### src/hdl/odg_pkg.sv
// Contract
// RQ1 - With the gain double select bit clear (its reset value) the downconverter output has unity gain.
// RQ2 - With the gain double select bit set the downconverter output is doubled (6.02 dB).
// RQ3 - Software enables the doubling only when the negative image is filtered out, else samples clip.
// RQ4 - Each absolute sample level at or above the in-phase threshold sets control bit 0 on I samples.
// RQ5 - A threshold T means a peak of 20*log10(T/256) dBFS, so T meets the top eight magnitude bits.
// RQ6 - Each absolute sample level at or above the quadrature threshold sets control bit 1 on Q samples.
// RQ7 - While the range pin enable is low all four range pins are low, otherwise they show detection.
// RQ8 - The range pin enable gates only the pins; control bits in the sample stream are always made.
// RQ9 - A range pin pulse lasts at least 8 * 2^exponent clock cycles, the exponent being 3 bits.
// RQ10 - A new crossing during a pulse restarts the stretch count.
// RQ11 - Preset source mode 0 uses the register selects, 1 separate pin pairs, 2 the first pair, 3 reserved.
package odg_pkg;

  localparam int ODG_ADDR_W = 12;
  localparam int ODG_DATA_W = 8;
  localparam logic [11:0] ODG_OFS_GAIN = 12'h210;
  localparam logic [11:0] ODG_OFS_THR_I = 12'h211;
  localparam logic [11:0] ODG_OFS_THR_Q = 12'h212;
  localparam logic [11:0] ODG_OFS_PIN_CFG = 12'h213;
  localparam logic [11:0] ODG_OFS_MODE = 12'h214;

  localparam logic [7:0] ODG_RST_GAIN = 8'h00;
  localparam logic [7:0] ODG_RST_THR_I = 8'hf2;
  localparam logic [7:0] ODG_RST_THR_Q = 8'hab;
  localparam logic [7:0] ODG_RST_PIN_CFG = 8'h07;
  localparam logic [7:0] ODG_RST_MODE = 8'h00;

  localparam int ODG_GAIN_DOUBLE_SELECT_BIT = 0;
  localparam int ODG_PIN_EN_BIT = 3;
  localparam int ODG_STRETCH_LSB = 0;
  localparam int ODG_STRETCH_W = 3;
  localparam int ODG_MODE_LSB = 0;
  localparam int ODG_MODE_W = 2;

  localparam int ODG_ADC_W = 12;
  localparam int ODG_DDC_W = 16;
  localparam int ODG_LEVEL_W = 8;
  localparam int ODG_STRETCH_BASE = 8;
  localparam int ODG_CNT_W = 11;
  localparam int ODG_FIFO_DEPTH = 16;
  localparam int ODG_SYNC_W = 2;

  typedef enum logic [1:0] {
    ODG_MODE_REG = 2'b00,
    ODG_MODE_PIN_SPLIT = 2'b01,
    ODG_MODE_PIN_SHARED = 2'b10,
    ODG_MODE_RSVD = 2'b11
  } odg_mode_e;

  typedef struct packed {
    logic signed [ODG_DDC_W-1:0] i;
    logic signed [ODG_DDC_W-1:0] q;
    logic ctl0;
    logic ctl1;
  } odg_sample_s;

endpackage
::::::::::
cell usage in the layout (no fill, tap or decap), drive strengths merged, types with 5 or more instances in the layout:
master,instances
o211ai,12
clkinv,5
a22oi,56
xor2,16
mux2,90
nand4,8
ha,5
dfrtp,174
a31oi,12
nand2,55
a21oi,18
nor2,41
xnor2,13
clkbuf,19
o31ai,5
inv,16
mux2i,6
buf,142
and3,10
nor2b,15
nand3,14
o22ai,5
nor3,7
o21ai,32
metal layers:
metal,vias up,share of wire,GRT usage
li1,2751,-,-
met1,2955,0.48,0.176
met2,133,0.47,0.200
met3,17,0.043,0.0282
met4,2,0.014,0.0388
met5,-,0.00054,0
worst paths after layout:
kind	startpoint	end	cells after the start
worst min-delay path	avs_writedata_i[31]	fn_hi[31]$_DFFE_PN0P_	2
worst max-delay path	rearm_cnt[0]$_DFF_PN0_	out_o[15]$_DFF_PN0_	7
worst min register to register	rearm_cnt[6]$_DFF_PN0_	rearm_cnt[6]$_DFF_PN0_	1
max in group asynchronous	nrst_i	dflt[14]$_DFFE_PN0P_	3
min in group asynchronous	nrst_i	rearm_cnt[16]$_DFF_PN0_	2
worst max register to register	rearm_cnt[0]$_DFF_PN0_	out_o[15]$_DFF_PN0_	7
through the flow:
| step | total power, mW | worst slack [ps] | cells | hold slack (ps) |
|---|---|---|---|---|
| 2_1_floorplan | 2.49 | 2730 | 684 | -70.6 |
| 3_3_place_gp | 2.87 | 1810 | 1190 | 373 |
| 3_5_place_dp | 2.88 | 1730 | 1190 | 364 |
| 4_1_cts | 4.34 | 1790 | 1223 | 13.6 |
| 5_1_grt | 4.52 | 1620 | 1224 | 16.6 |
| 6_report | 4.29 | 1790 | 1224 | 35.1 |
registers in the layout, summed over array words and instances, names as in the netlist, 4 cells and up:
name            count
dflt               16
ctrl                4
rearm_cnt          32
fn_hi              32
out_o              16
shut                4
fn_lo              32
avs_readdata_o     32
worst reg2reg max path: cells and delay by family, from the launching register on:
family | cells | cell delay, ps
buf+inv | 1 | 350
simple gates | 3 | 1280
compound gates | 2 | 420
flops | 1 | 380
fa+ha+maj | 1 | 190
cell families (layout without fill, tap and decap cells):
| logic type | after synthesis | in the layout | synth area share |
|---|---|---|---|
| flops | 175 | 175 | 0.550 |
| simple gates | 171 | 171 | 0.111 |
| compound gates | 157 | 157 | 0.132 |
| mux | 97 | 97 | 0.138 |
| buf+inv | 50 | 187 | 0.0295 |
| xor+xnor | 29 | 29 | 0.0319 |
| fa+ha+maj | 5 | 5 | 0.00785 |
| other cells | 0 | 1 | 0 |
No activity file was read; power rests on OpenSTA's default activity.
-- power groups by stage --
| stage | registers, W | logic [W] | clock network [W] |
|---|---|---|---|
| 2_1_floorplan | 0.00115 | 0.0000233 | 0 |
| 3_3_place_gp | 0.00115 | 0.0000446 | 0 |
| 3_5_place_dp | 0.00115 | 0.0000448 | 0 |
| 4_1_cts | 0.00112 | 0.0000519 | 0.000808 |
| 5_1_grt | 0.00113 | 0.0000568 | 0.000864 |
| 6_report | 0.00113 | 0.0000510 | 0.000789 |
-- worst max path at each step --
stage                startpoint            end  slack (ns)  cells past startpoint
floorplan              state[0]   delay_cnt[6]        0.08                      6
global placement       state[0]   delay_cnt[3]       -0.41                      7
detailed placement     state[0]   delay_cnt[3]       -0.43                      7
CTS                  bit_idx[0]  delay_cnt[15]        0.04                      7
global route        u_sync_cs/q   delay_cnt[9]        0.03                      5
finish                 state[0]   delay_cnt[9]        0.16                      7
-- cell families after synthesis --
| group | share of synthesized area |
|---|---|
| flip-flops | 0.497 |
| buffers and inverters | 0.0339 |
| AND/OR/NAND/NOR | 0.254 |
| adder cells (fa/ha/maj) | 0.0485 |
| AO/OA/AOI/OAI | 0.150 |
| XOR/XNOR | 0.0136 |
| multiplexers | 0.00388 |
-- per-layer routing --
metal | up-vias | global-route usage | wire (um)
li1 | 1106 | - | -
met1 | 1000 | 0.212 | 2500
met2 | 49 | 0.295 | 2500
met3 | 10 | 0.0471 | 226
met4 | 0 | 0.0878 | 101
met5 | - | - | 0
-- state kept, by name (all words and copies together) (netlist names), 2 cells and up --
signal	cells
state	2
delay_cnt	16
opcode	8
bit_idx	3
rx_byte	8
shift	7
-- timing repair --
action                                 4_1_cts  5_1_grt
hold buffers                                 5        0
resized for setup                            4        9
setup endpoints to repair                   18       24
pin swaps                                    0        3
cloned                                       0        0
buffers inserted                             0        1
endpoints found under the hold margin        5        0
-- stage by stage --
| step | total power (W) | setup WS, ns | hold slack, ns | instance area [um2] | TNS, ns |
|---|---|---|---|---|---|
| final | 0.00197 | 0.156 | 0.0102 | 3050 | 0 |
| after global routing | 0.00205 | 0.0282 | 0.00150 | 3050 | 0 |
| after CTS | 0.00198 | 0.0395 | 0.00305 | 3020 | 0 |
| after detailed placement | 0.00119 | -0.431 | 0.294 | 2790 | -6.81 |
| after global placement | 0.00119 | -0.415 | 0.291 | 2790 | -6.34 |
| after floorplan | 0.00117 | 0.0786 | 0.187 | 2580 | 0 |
::::::::::
• **EXERCISE GOAL**
Every line in the data above that contains the word "startpoint" counts; report how many there are and nothing more.

• **ANSWER SPACE**
2